ABOUT THIS TASK
Find every line below where the string "type" shows up, and copy those lines.

++++ INPUT MATERIAL ++++

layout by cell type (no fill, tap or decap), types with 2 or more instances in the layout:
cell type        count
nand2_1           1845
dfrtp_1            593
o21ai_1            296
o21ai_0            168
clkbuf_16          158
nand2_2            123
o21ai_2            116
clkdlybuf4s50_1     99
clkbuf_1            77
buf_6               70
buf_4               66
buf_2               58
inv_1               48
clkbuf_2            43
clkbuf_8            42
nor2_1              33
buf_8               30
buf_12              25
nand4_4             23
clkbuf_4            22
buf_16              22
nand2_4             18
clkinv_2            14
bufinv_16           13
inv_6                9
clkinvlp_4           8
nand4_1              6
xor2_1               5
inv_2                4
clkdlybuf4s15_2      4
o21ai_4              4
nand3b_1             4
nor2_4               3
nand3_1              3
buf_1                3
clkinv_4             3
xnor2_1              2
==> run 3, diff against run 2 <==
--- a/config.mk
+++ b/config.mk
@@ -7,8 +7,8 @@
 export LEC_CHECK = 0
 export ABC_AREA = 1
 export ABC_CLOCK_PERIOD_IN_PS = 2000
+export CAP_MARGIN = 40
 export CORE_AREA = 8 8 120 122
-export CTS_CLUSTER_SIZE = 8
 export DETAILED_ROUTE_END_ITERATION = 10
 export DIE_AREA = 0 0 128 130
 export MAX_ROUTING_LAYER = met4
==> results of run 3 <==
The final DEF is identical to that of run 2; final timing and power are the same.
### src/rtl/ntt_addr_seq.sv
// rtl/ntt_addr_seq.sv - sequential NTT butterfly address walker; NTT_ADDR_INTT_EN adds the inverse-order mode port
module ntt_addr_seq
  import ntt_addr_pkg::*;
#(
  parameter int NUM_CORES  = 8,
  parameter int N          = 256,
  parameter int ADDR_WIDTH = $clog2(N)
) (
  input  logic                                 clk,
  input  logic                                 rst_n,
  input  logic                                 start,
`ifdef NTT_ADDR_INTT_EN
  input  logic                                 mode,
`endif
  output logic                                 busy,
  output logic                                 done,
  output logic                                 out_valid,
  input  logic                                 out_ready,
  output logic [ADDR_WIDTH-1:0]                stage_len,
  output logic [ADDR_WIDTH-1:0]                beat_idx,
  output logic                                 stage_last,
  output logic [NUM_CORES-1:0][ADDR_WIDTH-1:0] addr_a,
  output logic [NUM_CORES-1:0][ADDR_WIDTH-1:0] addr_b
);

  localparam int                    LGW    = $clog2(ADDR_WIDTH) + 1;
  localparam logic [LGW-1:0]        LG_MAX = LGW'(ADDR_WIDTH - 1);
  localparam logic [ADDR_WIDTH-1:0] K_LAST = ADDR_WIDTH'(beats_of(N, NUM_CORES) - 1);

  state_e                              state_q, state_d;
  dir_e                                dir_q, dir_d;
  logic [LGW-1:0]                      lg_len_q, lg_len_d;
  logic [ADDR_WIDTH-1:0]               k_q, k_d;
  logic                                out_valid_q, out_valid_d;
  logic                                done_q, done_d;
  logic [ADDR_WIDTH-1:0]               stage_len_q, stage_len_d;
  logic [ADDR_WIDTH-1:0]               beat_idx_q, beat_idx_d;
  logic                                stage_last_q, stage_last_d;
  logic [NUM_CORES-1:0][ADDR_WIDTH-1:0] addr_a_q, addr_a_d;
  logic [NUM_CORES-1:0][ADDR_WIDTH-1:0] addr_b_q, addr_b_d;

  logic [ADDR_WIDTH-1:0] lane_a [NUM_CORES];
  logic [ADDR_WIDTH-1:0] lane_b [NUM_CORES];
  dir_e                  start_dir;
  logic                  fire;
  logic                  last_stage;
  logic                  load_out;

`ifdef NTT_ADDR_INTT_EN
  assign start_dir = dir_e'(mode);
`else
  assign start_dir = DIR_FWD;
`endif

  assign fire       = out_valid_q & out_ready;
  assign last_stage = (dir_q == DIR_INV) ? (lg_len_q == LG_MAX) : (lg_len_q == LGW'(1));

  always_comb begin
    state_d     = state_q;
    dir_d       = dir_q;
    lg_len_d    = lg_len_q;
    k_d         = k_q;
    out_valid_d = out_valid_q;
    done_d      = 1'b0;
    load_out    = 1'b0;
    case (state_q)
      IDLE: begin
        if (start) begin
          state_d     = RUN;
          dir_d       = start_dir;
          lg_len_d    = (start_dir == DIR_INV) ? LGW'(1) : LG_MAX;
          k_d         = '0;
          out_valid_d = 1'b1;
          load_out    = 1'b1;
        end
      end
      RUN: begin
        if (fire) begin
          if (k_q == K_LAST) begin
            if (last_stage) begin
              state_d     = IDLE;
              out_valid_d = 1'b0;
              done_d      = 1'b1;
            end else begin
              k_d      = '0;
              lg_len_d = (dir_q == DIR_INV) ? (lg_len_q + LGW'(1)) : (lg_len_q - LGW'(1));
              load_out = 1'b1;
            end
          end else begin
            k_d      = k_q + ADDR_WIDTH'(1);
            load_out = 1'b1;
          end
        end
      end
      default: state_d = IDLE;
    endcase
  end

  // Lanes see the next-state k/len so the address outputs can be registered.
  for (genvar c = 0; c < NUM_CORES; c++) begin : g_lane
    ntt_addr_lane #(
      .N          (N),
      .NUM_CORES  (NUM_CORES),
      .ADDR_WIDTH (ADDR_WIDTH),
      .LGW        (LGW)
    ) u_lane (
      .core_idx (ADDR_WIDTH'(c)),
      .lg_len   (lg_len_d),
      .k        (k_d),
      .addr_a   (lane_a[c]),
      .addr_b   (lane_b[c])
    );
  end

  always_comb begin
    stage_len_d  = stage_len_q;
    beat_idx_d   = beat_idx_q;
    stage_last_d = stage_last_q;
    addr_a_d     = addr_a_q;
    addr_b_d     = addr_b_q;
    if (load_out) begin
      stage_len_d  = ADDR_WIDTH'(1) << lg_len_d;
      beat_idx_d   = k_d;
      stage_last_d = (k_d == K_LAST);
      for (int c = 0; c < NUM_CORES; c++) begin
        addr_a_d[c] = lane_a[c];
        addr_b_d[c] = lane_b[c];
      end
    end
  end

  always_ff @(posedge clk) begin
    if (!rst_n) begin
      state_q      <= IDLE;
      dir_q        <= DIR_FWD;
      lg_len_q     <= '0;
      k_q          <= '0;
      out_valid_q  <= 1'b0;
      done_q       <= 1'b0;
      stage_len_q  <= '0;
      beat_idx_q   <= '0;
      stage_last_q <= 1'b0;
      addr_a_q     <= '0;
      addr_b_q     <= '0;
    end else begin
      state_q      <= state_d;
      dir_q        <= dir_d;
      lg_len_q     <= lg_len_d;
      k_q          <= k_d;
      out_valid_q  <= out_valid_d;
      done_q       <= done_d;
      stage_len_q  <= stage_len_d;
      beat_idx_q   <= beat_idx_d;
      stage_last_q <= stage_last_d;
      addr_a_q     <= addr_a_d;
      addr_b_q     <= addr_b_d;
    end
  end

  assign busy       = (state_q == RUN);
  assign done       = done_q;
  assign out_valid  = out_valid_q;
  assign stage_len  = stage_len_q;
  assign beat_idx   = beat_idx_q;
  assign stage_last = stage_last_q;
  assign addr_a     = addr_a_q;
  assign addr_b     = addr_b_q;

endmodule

++++

EXERCISE OUTPUT
layout by cell type (no fill, tap or decap), types with 2 or more instances in the layout:
cell type        count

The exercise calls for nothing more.